"""
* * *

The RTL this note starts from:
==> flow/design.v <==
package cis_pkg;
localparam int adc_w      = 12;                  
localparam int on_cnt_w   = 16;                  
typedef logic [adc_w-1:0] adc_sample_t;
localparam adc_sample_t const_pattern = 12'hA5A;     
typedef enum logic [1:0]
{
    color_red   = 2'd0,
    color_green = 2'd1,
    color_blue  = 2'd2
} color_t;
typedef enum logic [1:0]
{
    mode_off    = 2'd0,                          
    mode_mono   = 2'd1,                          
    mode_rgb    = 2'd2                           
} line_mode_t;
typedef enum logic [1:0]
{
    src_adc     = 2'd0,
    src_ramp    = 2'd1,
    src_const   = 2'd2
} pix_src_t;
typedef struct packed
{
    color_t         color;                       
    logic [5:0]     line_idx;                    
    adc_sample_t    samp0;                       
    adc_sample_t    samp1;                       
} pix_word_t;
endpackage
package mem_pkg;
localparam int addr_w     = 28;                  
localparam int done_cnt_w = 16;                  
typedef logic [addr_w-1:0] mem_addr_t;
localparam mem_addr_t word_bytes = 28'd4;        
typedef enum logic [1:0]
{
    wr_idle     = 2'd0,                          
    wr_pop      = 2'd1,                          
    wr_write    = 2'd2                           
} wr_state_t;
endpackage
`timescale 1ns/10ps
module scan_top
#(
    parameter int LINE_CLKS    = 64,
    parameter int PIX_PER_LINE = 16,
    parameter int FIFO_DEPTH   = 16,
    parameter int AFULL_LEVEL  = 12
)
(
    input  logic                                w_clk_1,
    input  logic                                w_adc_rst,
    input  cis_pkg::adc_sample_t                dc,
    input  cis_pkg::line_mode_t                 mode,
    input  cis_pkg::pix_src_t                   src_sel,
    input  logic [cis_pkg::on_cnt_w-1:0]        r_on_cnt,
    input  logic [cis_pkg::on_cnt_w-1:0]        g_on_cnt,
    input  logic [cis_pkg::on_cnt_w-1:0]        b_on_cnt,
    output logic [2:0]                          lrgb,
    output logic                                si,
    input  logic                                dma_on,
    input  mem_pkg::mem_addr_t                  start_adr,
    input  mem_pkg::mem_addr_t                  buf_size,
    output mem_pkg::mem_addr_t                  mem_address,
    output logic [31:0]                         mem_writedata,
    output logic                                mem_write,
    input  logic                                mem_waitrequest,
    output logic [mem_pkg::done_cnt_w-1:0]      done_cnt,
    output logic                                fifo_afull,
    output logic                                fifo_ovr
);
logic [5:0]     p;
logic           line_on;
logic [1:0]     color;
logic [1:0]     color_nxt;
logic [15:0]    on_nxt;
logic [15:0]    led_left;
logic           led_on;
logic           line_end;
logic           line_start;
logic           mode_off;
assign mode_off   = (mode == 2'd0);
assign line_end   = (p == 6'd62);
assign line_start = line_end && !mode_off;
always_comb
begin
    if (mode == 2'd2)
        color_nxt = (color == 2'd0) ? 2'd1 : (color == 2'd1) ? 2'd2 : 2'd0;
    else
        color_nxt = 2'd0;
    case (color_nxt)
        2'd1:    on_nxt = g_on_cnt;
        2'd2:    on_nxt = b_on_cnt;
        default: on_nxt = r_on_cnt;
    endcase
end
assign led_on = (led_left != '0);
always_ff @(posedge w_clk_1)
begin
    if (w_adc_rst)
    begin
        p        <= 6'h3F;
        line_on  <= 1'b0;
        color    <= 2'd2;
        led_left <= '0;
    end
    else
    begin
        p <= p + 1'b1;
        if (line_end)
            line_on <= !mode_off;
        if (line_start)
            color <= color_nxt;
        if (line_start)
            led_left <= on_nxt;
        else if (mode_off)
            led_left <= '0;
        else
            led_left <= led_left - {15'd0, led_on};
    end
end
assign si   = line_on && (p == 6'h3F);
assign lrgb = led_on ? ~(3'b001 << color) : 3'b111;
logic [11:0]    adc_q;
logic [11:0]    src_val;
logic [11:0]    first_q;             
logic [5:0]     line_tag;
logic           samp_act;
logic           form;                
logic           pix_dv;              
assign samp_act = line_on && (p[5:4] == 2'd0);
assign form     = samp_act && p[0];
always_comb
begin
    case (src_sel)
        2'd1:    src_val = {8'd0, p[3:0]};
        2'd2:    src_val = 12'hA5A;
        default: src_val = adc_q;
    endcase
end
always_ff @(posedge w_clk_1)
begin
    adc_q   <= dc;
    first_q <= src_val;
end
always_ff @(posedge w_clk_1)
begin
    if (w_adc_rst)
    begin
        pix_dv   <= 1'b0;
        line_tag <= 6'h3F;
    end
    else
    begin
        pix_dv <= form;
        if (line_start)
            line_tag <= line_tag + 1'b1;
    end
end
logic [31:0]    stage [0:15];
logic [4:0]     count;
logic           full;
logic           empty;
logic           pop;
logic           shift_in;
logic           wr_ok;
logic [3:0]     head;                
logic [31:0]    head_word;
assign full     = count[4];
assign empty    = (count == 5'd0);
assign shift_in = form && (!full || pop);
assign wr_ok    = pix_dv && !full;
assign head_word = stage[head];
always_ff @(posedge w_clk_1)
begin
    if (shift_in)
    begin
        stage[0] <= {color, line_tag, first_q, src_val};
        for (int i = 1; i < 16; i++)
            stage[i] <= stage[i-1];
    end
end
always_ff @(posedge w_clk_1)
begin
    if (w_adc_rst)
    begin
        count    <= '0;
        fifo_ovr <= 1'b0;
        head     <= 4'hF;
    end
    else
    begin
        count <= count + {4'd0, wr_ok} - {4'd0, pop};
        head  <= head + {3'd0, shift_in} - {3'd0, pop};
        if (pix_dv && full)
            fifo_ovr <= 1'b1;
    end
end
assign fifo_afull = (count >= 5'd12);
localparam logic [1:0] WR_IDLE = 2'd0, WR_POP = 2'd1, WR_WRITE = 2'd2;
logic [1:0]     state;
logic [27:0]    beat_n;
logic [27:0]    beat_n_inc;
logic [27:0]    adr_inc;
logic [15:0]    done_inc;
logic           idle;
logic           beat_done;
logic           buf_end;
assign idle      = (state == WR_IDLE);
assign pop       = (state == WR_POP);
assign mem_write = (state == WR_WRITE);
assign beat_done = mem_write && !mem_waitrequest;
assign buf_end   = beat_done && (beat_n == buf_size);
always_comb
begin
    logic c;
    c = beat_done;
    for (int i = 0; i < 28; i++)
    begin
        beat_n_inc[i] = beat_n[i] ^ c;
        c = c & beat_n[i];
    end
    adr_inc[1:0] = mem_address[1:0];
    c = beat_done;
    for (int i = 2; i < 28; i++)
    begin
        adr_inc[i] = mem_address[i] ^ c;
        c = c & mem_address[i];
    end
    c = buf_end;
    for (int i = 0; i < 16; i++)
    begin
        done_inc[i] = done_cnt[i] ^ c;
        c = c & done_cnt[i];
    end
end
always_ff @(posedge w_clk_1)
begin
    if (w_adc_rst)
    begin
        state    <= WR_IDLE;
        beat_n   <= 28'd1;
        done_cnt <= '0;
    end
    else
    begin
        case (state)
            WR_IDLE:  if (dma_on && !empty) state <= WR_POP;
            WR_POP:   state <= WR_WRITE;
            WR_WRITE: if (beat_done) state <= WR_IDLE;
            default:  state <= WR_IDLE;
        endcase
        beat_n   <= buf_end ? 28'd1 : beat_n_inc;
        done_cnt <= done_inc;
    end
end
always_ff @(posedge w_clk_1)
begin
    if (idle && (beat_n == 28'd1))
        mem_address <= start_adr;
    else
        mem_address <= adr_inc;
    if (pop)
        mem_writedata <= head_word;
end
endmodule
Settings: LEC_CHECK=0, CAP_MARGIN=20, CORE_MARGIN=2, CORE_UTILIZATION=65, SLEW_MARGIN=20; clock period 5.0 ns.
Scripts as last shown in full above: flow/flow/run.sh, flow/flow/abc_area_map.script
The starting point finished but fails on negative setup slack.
Source: an optimization exercise on an open RTL-to-GDS flow (aim: small area, a short achievable clock period and few clock cycles). Production flows keep margins and buffers that such runs may drop.
Only simulation tests tie the RTL to the original design; equivalence was not proved.
Power is estimated from default activity; no workload was simulated.

==> design.v <==
package scfw_pkg;
   localparam int unsigned ENTRIES_DEF = 64;
   localparam int unsigned SLOT_W      = 6;
   localparam int unsigned SECTOR_W    = 32;
   localparam int unsigned OP_W        = 2;
   localparam logic [OP_W-1:0] OP_READ  = 2'd0;
   localparam logic [OP_W-1:0] OP_WRITE = 2'd1;
   localparam logic [OP_W-1:0] OP_FLUSH = 2'd2;
   typedef enum logic [5:0] {
      ST_IDLE      = 6'b000001,
      ST_SEARCH    = 6'b000010,
      ST_EVICT     = 6'b000100,
      ST_FLUSH_SCAN = 6'b001000,
      ST_FLUSH_RD  = 6'b010000,
      ST_RESP      = 6'b100000
   } state_type;
endpackage
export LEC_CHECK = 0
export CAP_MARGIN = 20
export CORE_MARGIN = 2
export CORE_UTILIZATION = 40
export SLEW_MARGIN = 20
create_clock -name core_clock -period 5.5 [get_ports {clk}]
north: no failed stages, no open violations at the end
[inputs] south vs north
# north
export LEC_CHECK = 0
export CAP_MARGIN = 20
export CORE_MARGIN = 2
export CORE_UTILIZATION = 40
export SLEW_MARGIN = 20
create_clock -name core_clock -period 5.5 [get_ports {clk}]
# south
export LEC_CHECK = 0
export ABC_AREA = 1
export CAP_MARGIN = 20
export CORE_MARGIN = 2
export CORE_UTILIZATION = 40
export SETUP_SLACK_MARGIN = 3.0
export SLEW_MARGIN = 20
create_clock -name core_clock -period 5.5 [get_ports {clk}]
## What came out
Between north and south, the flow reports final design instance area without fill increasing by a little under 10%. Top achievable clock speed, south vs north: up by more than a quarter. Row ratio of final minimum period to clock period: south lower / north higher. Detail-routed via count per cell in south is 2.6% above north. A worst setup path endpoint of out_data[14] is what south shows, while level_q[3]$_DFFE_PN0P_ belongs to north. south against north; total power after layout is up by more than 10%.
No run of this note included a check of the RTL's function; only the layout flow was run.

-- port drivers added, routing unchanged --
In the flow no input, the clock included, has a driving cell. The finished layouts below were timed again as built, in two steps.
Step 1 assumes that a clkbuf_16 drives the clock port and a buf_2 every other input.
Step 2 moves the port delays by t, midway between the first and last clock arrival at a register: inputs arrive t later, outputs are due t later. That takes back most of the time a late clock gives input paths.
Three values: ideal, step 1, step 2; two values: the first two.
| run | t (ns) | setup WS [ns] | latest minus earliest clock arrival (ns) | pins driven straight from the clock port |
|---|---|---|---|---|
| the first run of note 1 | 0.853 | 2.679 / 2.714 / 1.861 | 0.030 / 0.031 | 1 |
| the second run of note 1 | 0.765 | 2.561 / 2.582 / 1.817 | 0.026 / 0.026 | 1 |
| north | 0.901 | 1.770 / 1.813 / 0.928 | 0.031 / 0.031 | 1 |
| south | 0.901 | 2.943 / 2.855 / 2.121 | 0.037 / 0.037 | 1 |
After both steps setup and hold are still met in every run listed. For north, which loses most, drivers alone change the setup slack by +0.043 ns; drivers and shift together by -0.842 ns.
From an optimization exercise on the open Yosys and OpenROAD flow, aimed at small area, a short achievable clock period and few clock cycles; shortcuts taken in it are not production practice.
The RTL was checked by simulation tests, not by an equivalence proof against the original design.
No activity file was given, so power comes from the tool's default toggle rates.

**flow/config.mk**
```make
export PLATFORM = sky130hd
export DESIGN_NAME = mem_unit
export DESIGN_NICKNAME = mem_unit
export VERILOG_FILES = /design/flow/design.v
export SDC_FILE = /design/flow/constraint.sdc
export NUM_CORES = 4
export LEC_CHECK = 0
export CAP_MARGIN = 20
export CORE_MARGIN = 2
export CORE_UTILIZATION = 40
export SLEW_MARGIN = 20
```
**flow/constraint.sdc**
```tcl
create_clock -name core_clock -period 5.0 [get_ports {clk_in}]
set_input_delay 1.0000 -clock core_clock [delete_from_list [all_inputs] [get_ports {clk_in}]]
set_output_delay 1.0000 -clock core_clock [all_outputs]
set_load 0.01 [all_outputs]
```
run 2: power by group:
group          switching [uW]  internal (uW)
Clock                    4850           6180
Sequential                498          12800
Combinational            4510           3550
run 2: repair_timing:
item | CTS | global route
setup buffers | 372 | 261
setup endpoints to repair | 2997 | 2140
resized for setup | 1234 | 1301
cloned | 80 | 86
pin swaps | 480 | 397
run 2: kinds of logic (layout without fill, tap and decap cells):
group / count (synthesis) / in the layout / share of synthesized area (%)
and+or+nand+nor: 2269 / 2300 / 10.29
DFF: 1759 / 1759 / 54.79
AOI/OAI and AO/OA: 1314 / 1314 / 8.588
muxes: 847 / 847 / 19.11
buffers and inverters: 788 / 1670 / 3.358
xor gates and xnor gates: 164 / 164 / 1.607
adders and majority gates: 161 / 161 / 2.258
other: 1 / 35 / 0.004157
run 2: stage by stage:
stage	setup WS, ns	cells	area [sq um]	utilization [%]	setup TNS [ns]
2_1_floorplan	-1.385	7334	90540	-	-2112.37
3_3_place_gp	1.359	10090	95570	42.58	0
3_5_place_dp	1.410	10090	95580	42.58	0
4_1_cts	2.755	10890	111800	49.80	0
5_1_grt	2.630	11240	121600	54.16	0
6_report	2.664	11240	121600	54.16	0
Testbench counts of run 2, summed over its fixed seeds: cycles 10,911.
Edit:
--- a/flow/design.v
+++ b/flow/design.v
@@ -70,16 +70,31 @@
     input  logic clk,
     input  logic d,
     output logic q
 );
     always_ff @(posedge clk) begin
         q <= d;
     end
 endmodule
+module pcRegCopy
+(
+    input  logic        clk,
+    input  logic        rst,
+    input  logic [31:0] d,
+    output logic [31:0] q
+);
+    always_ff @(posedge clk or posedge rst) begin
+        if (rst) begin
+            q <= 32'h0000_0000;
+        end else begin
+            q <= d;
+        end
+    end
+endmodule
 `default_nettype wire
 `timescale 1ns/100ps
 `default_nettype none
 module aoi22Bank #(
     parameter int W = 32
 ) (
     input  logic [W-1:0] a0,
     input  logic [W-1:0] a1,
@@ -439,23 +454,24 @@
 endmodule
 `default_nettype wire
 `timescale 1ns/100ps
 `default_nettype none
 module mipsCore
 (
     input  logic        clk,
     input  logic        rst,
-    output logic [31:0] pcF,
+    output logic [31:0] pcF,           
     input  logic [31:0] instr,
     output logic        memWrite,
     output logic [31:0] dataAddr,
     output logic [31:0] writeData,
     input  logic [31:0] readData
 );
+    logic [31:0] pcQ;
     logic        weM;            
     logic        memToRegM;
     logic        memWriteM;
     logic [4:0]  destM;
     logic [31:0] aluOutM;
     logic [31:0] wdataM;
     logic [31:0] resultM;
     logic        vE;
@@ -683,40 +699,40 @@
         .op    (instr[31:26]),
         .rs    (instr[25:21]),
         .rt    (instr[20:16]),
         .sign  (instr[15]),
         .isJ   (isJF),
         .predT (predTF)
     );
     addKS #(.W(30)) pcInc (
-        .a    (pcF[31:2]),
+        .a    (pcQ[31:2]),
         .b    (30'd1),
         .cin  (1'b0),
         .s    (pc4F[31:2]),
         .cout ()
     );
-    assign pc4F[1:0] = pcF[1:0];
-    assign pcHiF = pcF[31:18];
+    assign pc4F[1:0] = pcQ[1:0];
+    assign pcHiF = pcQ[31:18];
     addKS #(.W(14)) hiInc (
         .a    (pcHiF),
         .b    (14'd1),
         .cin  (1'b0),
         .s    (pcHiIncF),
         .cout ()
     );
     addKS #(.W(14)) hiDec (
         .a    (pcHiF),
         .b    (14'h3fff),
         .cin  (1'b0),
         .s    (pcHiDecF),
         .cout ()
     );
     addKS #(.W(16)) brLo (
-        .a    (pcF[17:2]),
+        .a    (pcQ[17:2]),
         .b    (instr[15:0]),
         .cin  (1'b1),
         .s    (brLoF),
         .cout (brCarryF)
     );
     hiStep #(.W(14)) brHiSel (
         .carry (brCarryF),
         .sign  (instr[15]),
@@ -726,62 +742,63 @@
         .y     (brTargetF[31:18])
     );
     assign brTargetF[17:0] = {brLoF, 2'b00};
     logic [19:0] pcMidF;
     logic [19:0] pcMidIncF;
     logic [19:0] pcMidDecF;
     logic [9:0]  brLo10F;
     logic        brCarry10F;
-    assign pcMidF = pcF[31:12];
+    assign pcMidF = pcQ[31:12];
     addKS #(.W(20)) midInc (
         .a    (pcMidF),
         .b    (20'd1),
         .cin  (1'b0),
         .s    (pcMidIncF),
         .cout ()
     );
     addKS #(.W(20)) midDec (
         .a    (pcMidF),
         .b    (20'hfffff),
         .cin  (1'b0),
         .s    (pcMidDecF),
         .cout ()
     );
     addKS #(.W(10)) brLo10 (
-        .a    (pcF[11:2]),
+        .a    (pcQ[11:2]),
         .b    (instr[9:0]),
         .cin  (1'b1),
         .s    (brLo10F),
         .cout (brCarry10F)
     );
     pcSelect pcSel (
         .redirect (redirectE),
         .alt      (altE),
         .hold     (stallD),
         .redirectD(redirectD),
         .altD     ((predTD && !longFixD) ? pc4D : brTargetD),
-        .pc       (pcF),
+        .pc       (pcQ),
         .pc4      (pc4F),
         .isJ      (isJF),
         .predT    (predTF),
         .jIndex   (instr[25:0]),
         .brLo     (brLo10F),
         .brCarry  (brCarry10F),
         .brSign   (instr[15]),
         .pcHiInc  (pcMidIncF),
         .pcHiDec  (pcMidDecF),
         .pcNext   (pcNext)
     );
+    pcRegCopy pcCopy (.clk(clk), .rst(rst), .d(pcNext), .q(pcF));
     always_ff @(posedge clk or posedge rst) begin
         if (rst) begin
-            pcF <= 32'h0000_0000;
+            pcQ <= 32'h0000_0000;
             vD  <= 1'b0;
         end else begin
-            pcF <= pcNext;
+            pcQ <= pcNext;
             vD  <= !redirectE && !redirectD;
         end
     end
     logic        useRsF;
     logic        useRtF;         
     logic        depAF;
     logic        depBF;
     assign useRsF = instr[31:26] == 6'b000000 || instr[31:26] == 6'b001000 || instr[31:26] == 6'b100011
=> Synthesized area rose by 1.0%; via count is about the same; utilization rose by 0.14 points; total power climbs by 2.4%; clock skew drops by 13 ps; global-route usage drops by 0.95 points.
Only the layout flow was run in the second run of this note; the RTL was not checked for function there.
Background: an optimization exercise with open tools, aiming at small area, a short achievable clock period and few clock cycles per item. Do not read the settings as production practice.
In this exercise RTL edits were held to simulation tests only and were not proved equivalent to the original.

### flow/design.v
package lmsnt_pkg;
  localparam int DATA_WIDTH   = 16;   
  localparam int WEIGHT_WIDTH = 24;   
  localparam int RATE_WIDTH   = 16;   
  localparam int DATA_FRAC    = 8;
  localparam int WEIGHT_FRAC  = 16;
  localparam int RATE_FRAC    = 16;
  localparam int G_WIDTH     = RATE_WIDTH + DATA_WIDTH + 2;
  localparam int MCAND_WIDTH = (G_WIDTH > WEIGHT_WIDTH) ? G_WIDTH : WEIGHT_WIDTH;
  localparam int PROD_WIDTH  = MCAND_WIDTH + DATA_WIDTH;
  localparam int ACC_WIDTH   = PROD_WIDTH + 2;
  localparam int UPD_WIDTH   = PROD_WIDTH + 1;
  localparam int WSH = RATE_FRAC + DATA_FRAC + DATA_FRAC - WEIGHT_FRAC;
  localparam int BSH = RATE_FRAC + DATA_FRAC - WEIGHT_FRAC;
  localparam int CFG_INDEX_WIDTH = 2;
  localparam int CFG_DATA_WIDTH  = WEIGHT_WIDTH;
  localparam logic [CFG_INDEX_WIDTH-1:0] REG_LEARN_RATE = 2'd0;
  localparam logic [CFG_INDEX_WIDTH-1:0] REG_INIT_W1    = 2'd1;
  localparam logic [CFG_INDEX_WIDTH-1:0] REG_INIT_W2    = 2'd2;
  localparam logic [CFG_INDEX_WIDTH-1:0] REG_INIT_BIAS  = 2'd3;
  localparam logic [RATE_WIDTH-1:0] RATE_RESET = 16'd16384;   
  localparam logic [1:0] OP_PREDICT = 2'd0;
  localparam logic [1:0] OP_TRAIN   = 2'd1;
  localparam logic [1:0] OP_RELOAD  = 2'd2;
  localparam logic signed [ACC_WIDTH-1:0] DATA_HI =
    {{(ACC_WIDTH-DATA_WIDTH+1){1'b0}}, {(DATA_WIDTH-1){1'b1}}};
  localparam logic signed [ACC_WIDTH-1:0] DATA_LO =
    {{(ACC_WIDTH-DATA_WIDTH+1){1'b1}}, {(DATA_WIDTH-1){1'b0}}};
  localparam logic signed [UPD_WIDTH-1:0] WGT_HI =
    {{(UPD_WIDTH-WEIGHT_WIDTH+1){1'b0}}, {(WEIGHT_WIDTH-1){1'b1}}};
  localparam logic signed [UPD_WIDTH-1:0] WGT_LO =
    {{(UPD_WIDTH-WEIGHT_WIDTH+1){1'b1}}, {(WEIGHT_WIDTH-1){1'b0}}};
  typedef struct packed {
    logic [1:0]                   op;
    logic signed [DATA_WIDTH-1:0] first_input;
    logic signed [DATA_WIDTH-1:0] second_input;
    logic signed [DATA_WIDTH-1:0] target_value;
  } sample_t;
  typedef struct packed {
    logic signed [DATA_WIDTH-1:0]   prediction;
    logic signed [DATA_WIDTH-1:0]   error_value;
    logic signed [WEIGHT_WIDTH-1:0] weight_one_now;
    logic signed [WEIGHT_WIDTH-1:0] weight_two_now;
    logic signed [WEIGHT_WIDTH-1:0] bias_now;
    logic                           saturated_flag;
  } result_t;
  typedef struct packed {
    logic busy;
    logic done;
  } mul_stat_t;
  typedef enum logic [3:0] {
    ST_IDLE,
    ST_MUL_W1,
    ST_MUL_W2,
    ST_ROUND,
    ST_ERROR,
    ST_MUL_G,
    ST_MUL_D1,
    ST_UPD_W1,
    ST_MUL_D2,
    ST_UPD_W2,
    ST_RND_B,
    ST_UPD_B,
    ST_EMIT
  } state_t;
  typedef struct packed {
    logic signed [DATA_WIDTH-1:0] value;
    logic                         clipped;
  } data_clip_t;
  typedef struct packed {
    logic signed [WEIGHT_WIDTH-1:0] value;
    logic                           clipped;
  } weight_clip_t;
endpackage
"""
Exercise prompt => Where the listing above reaches the line that contains "parameter int AFULL_LEVEL", start retyping, and finish with the line that contains "default: on_nxt = r_on_cnt;"; reproduce those lines exactly and no others.

Answer space =>
    parameter int AFULL_LEVEL  = 12
)
(
    input  logic                                w_clk_1,
    input  logic                                w_adc_rst,
    input  cis_pkg::adc_sample_t                dc,
    input  cis_pkg::line_mode_t                 mode,
    input  cis_pkg::pix_src_t                   src_sel,
    input  logic [cis_pkg::on_cnt_w-1:0]        r_on_cnt,
    input  logic [cis_pkg::on_cnt_w-1:0]        g_on_cnt,
    input  logic [cis_pkg::on_cnt_w-1:0]        b_on_cnt,
    output logic [2:0]                          lrgb,
    output logic                                si,
    input  logic                                dma_on,
    input  mem_pkg::mem_addr_t                  start_adr,
    input  mem_pkg::mem_addr_t                  buf_size,
    output mem_pkg::mem_addr_t                  mem_address,
    output logic [31:0]                         mem_writedata,
    output logic                                mem_write,
    input  logic                                mem_waitrequest,
    output logic [mem_pkg::done_cnt_w-1:0]      done_cnt,
    output logic                                fifo_afull,
    output logic                                fifo_ovr
);
logic [5:0]     p;
logic           line_on;
logic [1:0]     color;
logic [1:0]     color_nxt;
logic [15:0]    on_nxt;
logic [15:0]    led_left;
logic           led_on;
logic           line_end;
logic           line_start;
logic           mode_off;
assign mode_off   = (mode == 2'd0);
assign line_end   = (p == 6'd62);
assign line_start = line_end && !mode_off;
always_comb
begin
    if (mode == 2'd2)
        color_nxt = (color == 2'd0) ? 2'd1 : (color == 2'd1) ? 2'd2 : 2'd0;
    else
        color_nxt = 2'd0;
    case (color_nxt)
        2'd1:    on_nxt = g_on_cnt;
        2'd2:    on_nxt = b_on_cnt;
        default: on_nxt = r_on_cnt;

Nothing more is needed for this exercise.